* [PROBLEM]
Among the entries below, find the lines that hold the word "goes" and report them.

* [THE INPUT]
Source: an optimization exercise on an open RTL-to-GDS flow (aim: small area, a short achievable clock period and few clock cycles per item). Production flows keep margins and buffers that such runs may drop.

## sha256_hasher
module sha256_hasher (
  input  wire logic                     clk,
  input  wire logic                     block_load,
  input  wire logic                     block_start,
  input  wire logic                     message_load,
  input  wire sha256_pkg::sha256_block_t block,
  output logic                          block_ready,
  output logic                          done,
  output sha256_pkg::sha256_state_t     hash,
  output sha256_pkg::block_count_t      block_count
);
==> flow/config.mk <==
export PLATFORM = sky130hd
export DESIGN_NAME = sha256_hasher
export DESIGN_NICKNAME = sha256_hasher
export VERILOG_FILES = /design/flow/design.v
export SDC_FILE = /design/flow/constraint.sdc
export NUM_CORES = 4
export LEC_CHECK = 0
export CAP_MARGIN = 20
export CORE_MARGIN = 2
export CORE_UTILIZATION = 35
export PLACE_DENSITY = 0.5
export SETUP_SLACK_MARGIN = 4.3
export SLEW_MARGIN = 20
==> flow/constraint.sdc <==
create_clock -name core_clock -period 8.8 [get_ports {clk}]
set_input_delay 1.7600 -clock core_clock [delete_from_list [all_inputs] [get_ports {clk}]]
set_output_delay 1.7600 -clock core_clock [all_outputs]
set_load 0.01 [all_outputs]
standard.sh (not shown) runs the stock make flow with config.mk's settings and CLKGATE_MAP_FILE= SYNTH_SCRIPT=/design/flow/synth_recipe.tcl, a recipe that flattens the netlist after the stock synthesis.
==> flow/flow/run.sh <==
#!/bin/bash
# The standard layout (the standard.sh, unchanged synthesis and steps),
# except that the port buffers are made from the smallest buffer cell.
set -euo pipefail
export BUFFER_PORTS_ARGS="-buffer_cell sky130_fd_sc_hd__buf_1"
bash standard.sh > standard.log 2>&1
The starting point passed the timing, DRC and antenna checks.
Then changed:
--- a/flow/design.v
+++ b/flow/design.v
@@ -93,20 +93,39 @@
   endfunction
   function automatic sha256_word_t big_sigma1(input sha256_word_t x);
     big_sigma1 = rotr(x, 6) ^ rotr(x, 11) ^ rotr(x, 25);
   endfunction
   function automatic sha256_word_t small_sigma0(input sha256_word_t x);
     small_sigma0 = rotr(x, 7) ^ rotr(x, 18) ^ (x >> 3);
   endfunction
   function automatic sha256_word_t small_sigma1(input sha256_word_t x);
     small_sigma1 = rotr(x, 17) ^ rotr(x, 19) ^ (x >> 10);
   endfunction
+  function automatic sha256_word_t add_bk(input sha256_word_t x, input sha256_word_t y);
+    logic [31:0] gg, pp, hp;
+    hp = x ^ y;
+    gg = x & y;
+    pp = hp;
+    for (int l = 0; l < 5; l++) begin
+      for (int i = (2 << l) - 1; i < 32; i += (2 << l)) begin
+        gg[i] = gg[i] | (pp[i] & gg[i - (1 << l)]);
+        pp[i] = pp[i] & pp[i - (1 << l)];
+      end
+    end
+    for (int l = 3; l >= 0; l--) begin
+      for (int i = 3 * (1 << l) - 1; i < 32; i += (2 << l)) begin
+        gg[i] = gg[i] | (pp[i] & gg[i - (1 << l)]);
+        pp[i] = pp[i] & pp[i - (1 << l)];
+      end
+    end
+    add_bk = hp ^ {gg[30:0], 1'b0};
+  endfunction
   function automatic sha256_word_t add_ks_sel(input sha256_word_t x, input sha256_word_t y,
                                               input logic sel, input sha256_word_t alt);
     logic [31:0] gg, pp, hp, cy, o0, o1;
     hp = x ^ y;
     gg = x & y;
     pp = hp;
     for (int l = 0; l < 5; l++) begin
       for (int i = 31; i >= (1 << l); i--) begin
         gg[i] = gg[i] | (pp[i] & gg[i - (1 << l)]);
         pp[i] = pp[i] & pp[i - (1 << l)];
@@ -278,43 +297,43 @@
     s3 = s2 ^ c2 ^ S1;   c3 = ((s2 & c2) | (s2 & S1) | (c2 & S1)) << 1;
     s4 = p ^ chv ^ d;    c4 = ((p & chv) | (p & d) | (chv & d)) << 1;
     s5 = s4 ^ c4 ^ S1;   c5 = ((s4 & c4) | (s4 & S1) | (c4 & S1)) << 1;
   end
   word_t gsel, kv, p_n;
   assign gsel = st_run ? g : H7;
   always_ff @(posedge clk) kv <= nx_run ? k_next2(cnt) : 32'h428a2f98;
   word_t pp_s, pp_c;
   assign pp_s = gsel ^ kv ^ wd(win, 0);
   assign pp_c = ((gsel & kv) | (gsel & wd(win, 0)) | (kv & wd(win, 0))) << 1;
-  assign p_n  = pp_s + pp_c;
+  assign p_n  = sha256_pkg::add_bk(pp_s, pp_c);
   word_t w_new;
   always_comb begin : sched
     word_t u0, u1, u2, u3, x0, x1, y0, y1;
     u0 = sha256_pkg::small_sigma1(wd(win, 14));
     u1 = wd(win, 9);
     u2 = sha256_pkg::small_sigma0(wd(win, 1));
     u3 = wd(win, 0);
     x0 = u0 ^ u1 ^ u2;  y0 = ((u0 & u1) | (u0 & u2) | (u1 & u2)) << 1;
     x1 = x0 ^ y0 ^ u3;  y1 = ((x0 & y0) | (x0 & u3) | (y0 & u3)) << 1;
     w_new = x1 + y1;
   end
   word_t opa, ope, sa, se;
   always_comb begin
     opa = '0;
     ope = '0;
     if (r61)     begin opa = H3; ope = H7; end
     if (r62)     begin opa = H2; ope = H6; end
     if (r63)     begin opa = H1; ope = H5; end
     if (!st_run) begin opa = H0; ope = H4; end
   end
-  assign sa = (busy ? a : '0) + opa;
-  assign se = (busy ? e : '0) + ope;
+  assign sa = sha256_pkg::add_bk(busy ? a : '0, opa);
+  assign se = sha256_pkg::add_bk(busy ? e : '0, ope);
   always_ff @(posedge clk) begin
     win <= accept ? block : {win[479:0], w_new};
     p   <= p_n;
     a <= sha256_pkg::add_ks_sel(s3, c3, st_run, sa);
     e <= sha256_pkg::add_ks_sel(s5, c5, st_run, se);
     if (st_run) begin
       b <= a; c <= b; d <= c;
       f <= e; g <= f;
     end else begin
       b <= H1; c <= H2; d <= H3;
The changed run passed the timing, DRC and antenna checks.
Final area decreases slightly.
Sequential cell count stays the same.
Count of clock-buffer cells in the layout went up by 19.
Routed wire length came out lower by roughly a tenth.
Setup slack degrades by 0.15 ns.
Die area went down by a few percent.
Global-route usage goes down by 1.5 points.
Utilization came out higher by 1.2 points.
Maximum frequency drops by a few percent.
Clock skew drops by 0.055 ns.
Critical path depth goes up by 1.
No run of this note included a check of the RTL's function; only the layout flow was run.

* * *

sha256_hasher, a different RTL version from the one above (not shown whole).
Size in the first run: ~6300 cells after synthesis, roughly 1100 flip-flops, about 780 I/O pins, roughly 57000 um^2 of cells after synthesis.
Settings: LEC_CHECK=0, CAP_MARGIN=20, CORE_MARGIN=2, CORE_UTILIZATION=35, PLACE_DENSITY=0.5, SETUP_SLACK_MARGIN=4.7, SLEW_MARGIN=20; clock period 8.8 ns.
Scripts as last shown in full above: flow/flow/run.sh
Rerun with:
--- a/flow/design.v
+++ b/flow/design.v
@@ -127,63 +127,55 @@
   input  wire logic                     block_start,
   input  wire logic                     message_load,
   input  wire sha256_pkg::sha256_block_t block,
   output logic                          block_ready,
   output logic                          done,
   output sha256_pkg::sha256_state_t     hash,
   output sha256_pkg::block_count_t      block_count
 );
   typedef logic [31:0] word_t;
   logic       m2;              
-  logic       m1;              
-  logic       ag, eg;          
   logic       er;              
   logic       ar;              
   logic       w60, r61, r62, r63, af;   
   logic       pend, pend2;     
   logic       st_done;
   logic       last;            
   logic       ready_q;
   logic [5:0] ce;
   logic       accept;
   assign accept = block_start & ready_q;
   logic nx_er, nx_done, nx_idle;
   always_comb begin
     nx_er   = m2 | (er & (ce != 6'd63));
     nx_done = st_done | (af & last & !pend2);
     nx_idle = !accept && !nx_er && !er && !r63 && !nx_done;
   end
   always_ff @(posedge clk or negedge block_load) begin
     if (!block_load) begin
       m2          <= 1'b0;
-      m1          <= 1'b0;
-      ag          <= 1'b0;
-      eg          <= 1'b0;
       er          <= 1'b0;
       ar          <= 1'b0;
       w60         <= 1'b0;
       r61         <= 1'b0;
       r62         <= 1'b0;
       r63         <= 1'b0;
       af          <= 1'b0;
       pend        <= 1'b0;
       pend2       <= 1'b0;
       st_done     <= 1'b0;
       last        <= 1'b0;
       ready_q     <= 1'b1;
       ce          <= 6'd63;
       block_count <= '0;
     end else begin
       m2      <= accept;
-      m1      <= m2;
-      ag      <= er || r63;       
-      eg      <= nx_er || r62;    
       er      <= nx_er;
       ar      <= er;
       w60     <= er && ce == 6'd60;
       r61     <= w60;
       r62     <= r61;
       r63     <= r62;
       af      <= r63;
       pend    <= accept && r62;
       pend2   <= pend;
       st_done <= nx_done;
@@ -275,49 +267,59 @@
     csa_c = ((x & y) | (x & z) | (y & z)) << 1;
   endfunction
   logic [511:0] win;           
   word_t a, b, c;              
   word_t e, f, g;              
   word_t t1;                   
   word_t p;                    
   word_t kv;                   
   word_t H0, H1, H2, H3, H4, H5, H6, H7;
   assign hash = {H0, H1, H2, H3, H4, H5, H6, H7};
-  word_t S1, chv, dsel, t_s, t_c, t1_n, e_s2, e_c2;
+  word_t S1, chv, dsel, t1_n, e_s1, e_c1, e_s2, e_c2;
   assign S1   = sha256_pkg::big_sigma1(e);
   assign chv  = sha256_pkg::ch(e, f, g);
-  assign dsel = m1 ? H3 : c;
-  assign t_s  = csa_s(p, chv, S1);
-  assign t_c  = csa_c(p, chv, S1);
-  assign t1_n = t_s + t_c;
-  assign e_s2 = csa_s(t_s, t_c, dsel);
-  assign e_c2 = csa_c(t_s, t_c, dsel);
+  assign dsel = ar ? c : H3;
+  assign t1_n = csa_s(p, S1, chv) + csa_c(p, S1, chv);
+  assign e_s1 = csa_s(dsel, p, chv);
+  assign e_c1 = csa_c(dsel, p, chv);
+  assign e_s2 = csa_s(e_s1, e_c1, S1);
+  assign e_c2 = csa_c(e_s1, e_c1, S1);
   word_t S0, mjv, a_s, a_c;
   assign S0  = sha256_pkg::big_sigma0(a);
   assign mjv = sha256_pkg::maj(a, b, c);
   assign a_s = csa_s(t1, S0, mjv);
   assign a_c = csa_c(t1, S0, mjv);
   word_t gsel, p_n;
-  assign gsel = m2 ? H7 : g;
+  assign gsel = er ? g : H7;
   assign p_n  = csa_s(gsel, kv, wd(win, 0)) + csa_c(gsel, kv, wd(win, 0));
   word_t m_s1, m_c1, m_s2, m_c2, u0, u2;
   assign u0   = sha256_pkg::small_sigma1(wd(win, 14));
   assign u2   = sha256_pkg::small_sigma0(wd(win, 1));
   assign m_s1 = csa_s(wd(win, 9), u2, wd(win, 0));
   assign m_c1 = csa_c(wd(win, 9), u2, wd(win, 0));
   assign m_s2 = csa_s(m_s1, m_c1, u0);
   assign m_c2 = csa_c(m_s1, m_c1, u0);
   word_t opa, ope, sa, se;
-  assign opa = ({32{r61}} & H3) | ({32{r62}} & H2) | ({32{r63}} & H1) | ({32{!ar}} & H0);
-  assign ope = ({32{w60}} & H7) | ({32{r61}} & H6) | ({32{r62}} & H5) | ({32{!er}} & H4);
-  assign sa = (ag ? a : '0) + opa;
-  assign se = (eg ? e : '0) + ope;
+  always_comb begin
+    opa = '0;
+    ope = '0;
+    if (r61) opa = H3;
+    if (r62) opa = H2;
+    if (r63) opa = H1;
+    if (!ar) opa = H0;
+    if (w60) ope = H7;
+    if (r61) ope = H6;
+    if (r62) ope = H5;
+    if (!er) ope = H4;
+  end
+  assign sa = ((ar || af) ? a : '0) + opa;
+  assign se = ((er || r63) ? e : '0) + ope;
   always_ff @(posedge clk) begin
     win <= {win[479:0], sha256_pkg::add_ks_sel(m_s2, m_c2, !accept, wd(block, 15))};
     if (accept) win[511:32] <= block[511:32];
     kv  <= nx_er ? k_next2(ce) : 32'h428a2f98;
     p   <= p_n;
     t1  <= t1_n;
     a   <= sha256_pkg::add_ks_sel(a_s, a_c, ar, sa);
     e   <= sha256_pkg::add_ks_sel(e_s2, e_c2, er, se);
     if (ar) begin
       b <= a; c <= b;
What happened: The changed run completed with no timing, DRC or antenna violations; cell area came out higher by 5.6%; flip-flop and latch count came out lower by 3; wire length came out lower by 1.9%; via count came out higher by 3.0%; global-route usage came out lower by 1.2 points; register-to-register slack loses 350 ps; hold slack loses 9.6 ps.
Function was not checked in any run of this note: the RTL went through the layout flow alone.

-- static timing again, ports no longer ideal --
Ports are ideal in the flow. The routed layouts listed here were re-timed in OpenROAD.
Step 1 (the two cells are an assumption about what drives the block):
set clk [get_ports {clk}]
set_driving_cell -lib_cell sky130_fd_sc_hd__clkbuf_16 $clk
set_driving_cell -lib_cell sky130_fd_sc_hd__buf_2 [delete_from_list [all_inputs] $clk]
Step 2 moves the port delays by t, midway between the first and last clock arrival at a register: inputs arrive t later, outputs are due t later. That takes back most of the time a late clock gives input paths.
Three values: ideal, step 1, step 2; two values: the first two.
run | shift t [ns] | setup WS [ns] | hold WS [ns] | worst setup path at the end | worst register clock-pin slew, ns
the first run of note 1 | 0.857 | 4.232 / 4.232 / 4.232 | 0.380 / 0.380 / 0.380 | register to register | 0.07 / 0.07
the second run of note 1 | 0.849 | 4.077 / 4.077 / 4.077 | 0.411 / 0.411 / 0.411 | register to register | 0.06 / 0.06
the first run of note 2 | 0.845 | 4.469 / 4.469 / 4.459 | 0.364 / 0.364 / 0.364 | input to register | 0.07 / 0.07
the second run of note 2 | 0.881 | 4.123 / 4.123 / 4.091 | 0.355 / 0.355 / 0.355 | input to register | 0.07 / 0.07
After both steps setup and hold are still met in every run listed. For the second run of note 2, which loses most, drivers alone change the setup slack by 0.000 ns; drivers and shift together by -0.032 ns.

* [TASK RESPONSE]
Global-route usage goes down by 1.5 points.
Critical path depth goes up by 1.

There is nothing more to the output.